Return the records in full, exactly as given.

(Stored data entries)
# # # # #

[config.mk]
export PLATFORM = sky130hd
export DESIGN_NAME = utf8_stream_decoder_flat
export DESIGN_NICKNAME = d
export VERILOG_FILES = /design/src/design/utf8d_pkg.sv /design/src/design/utf8d_ifs.sv /design/src/design/utf8d_decode.sv /design/src/design/utf8d_emit.sv /design/src/design/utf8_stream_decoder.sv /design/src/flat_wrapper.sv
export SDC_FILE = /design/constraint.sdc
export NUM_CORES = 1
export LEC_CHECK = 0
export BUFFER_PORTS_ARGS = -buffer_cell sky130_fd_sc_hd__buf_2
export CAP_MARGIN = 20
export CORE_MARGIN = 3
export CORE_UTILIZATION = 60
export CTS_CLUSTER_DIAMETER = 150
export DETAILED_ROUTE_END_ITERATION = 6
export PLACE_DENSITY = 0.95
export SYNTH_ARGS = -nofsm -noshare
export SYNTH_HDL_FRONTEND = slang
export SYNTH_HIERARCHICAL = 1
export SYNTH_SLANG_ARGS = --single-unit
[constraint.sdc]
create_clock -name clk -period 5.84 [get_ports clk]
set_clock_uncertainty 0.2 [all_clocks]
set_input_delay 0.876 -clock clk [delete_from_list [all_inputs] [get_ports clk]]
set_output_delay 0.876 -clock clk [all_outputs]
set_load 0.01 [all_outputs]
[config.mk]
export PLATFORM = sky130hd
export DESIGN_NAME = atcr_div
export DESIGN_NICKNAME = d
export VERILOG_FILES = /design/src/atcr_pkg.sv /design/src/atcr_div.sv
export SDC_FILE = /design/constraint.sdc
export NUM_CORES = 1
export LEC_CHECK = 0
export BUFFER_PORTS_ARGS = -buffer_cell sky130_fd_sc_hd__clkbuf_2
export CORE_AREA = 5 5 71 85
export CTS_CLUSTER_SIZE = 12
export DETAILED_ROUTE_END_ITERATION = 10
export DIE_AREA = 0 0 76 90
export PLACE_DENSITY_LB_ADDON = 0.1
export SYNTH_ARGS = -nofsm -noshare
export SYNTH_HDL_FRONTEND = slang
export SYNTH_SLANG_ARGS = --single-unit
[constraint.sdc]
create_clock -name clock -period 6.35 [get_ports clock]
set_input_delay 0.635 -clock clock [delete_from_list [all_inputs] [get_ports clock]]
set_output_delay 0.635 -clock clock [all_outputs]
set_load 0.03 [all_outputs]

# # # # #

→ **Response to the exercise**
[config.mk]
export PLATFORM = sky130hd
export DESIGN_NAME = utf8_stream_decoder_flat
export DESIGN_NICKNAME = d
export VERILOG_FILES = /design/src/design/utf8d_pkg.sv /design/src/design/utf8d_ifs.sv /design/src/design/utf8d_decode.sv /design/src/design/utf8d_emit.sv /design/src/design/utf8_stream_decoder.sv /design/src/flat_wrapper.sv
export SDC_FILE = /design/constraint.sdc
export NUM_CORES = 1
export LEC_CHECK = 0
export BUFFER_PORTS_ARGS = -buffer_cell sky130_fd_sc_hd__buf_2
export CAP_MARGIN = 20
export CORE_MARGIN = 3
export CORE_UTILIZATION = 60
export CTS_CLUSTER_DIAMETER = 150
export DETAILED_ROUTE_END_ITERATION = 6
export PLACE_DENSITY = 0.95
export SYNTH_ARGS = -nofsm -noshare
export SYNTH_HDL_FRONTEND = slang
export SYNTH_HIERARCHICAL = 1
export SYNTH_SLANG_ARGS = --single-unit
[constraint.sdc]
create_clock -name clk -period 5.84 [get_ports clk]
set_clock_uncertainty 0.2 [all_clocks]
set_input_delay 0.876 -clock clk [delete_from_list [all_inputs] [get_ports clk]]
set_output_delay 0.876 -clock clk [all_outputs]
set_load 0.01 [all_outputs]
[config.mk]
export PLATFORM = sky130hd
export DESIGN_NAME = atcr_div
export DESIGN_NICKNAME = d
export VERILOG_FILES = /design/src/atcr_pkg.sv /design/src/atcr_div.sv
export SDC_FILE = /design/constraint.sdc
export NUM_CORES = 1
export LEC_CHECK = 0
export BUFFER_PORTS_ARGS = -buffer_cell sky130_fd_sc_hd__clkbuf_2
export CORE_AREA = 5 5 71 85
export CTS_CLUSTER_SIZE = 12
export DETAILED_ROUTE_END_ITERATION = 10
export DIE_AREA = 0 0 76 90
export PLACE_DENSITY_LB_ADDON = 0.1
export SYNTH_ARGS = -nofsm -noshare
export SYNTH_HDL_FRONTEND = slang
export SYNTH_SLANG_ARGS = --single-unit
[constraint.sdc]
create_clock -name clock -period 6.35 [get_ports clock]
set_input_delay 0.635 -clock clock [delete_from_list [all_inputs] [get_ports clock]]
set_output_delay 0.635 -clock clock [all_outputs]
set_load 0.03 [all_outputs]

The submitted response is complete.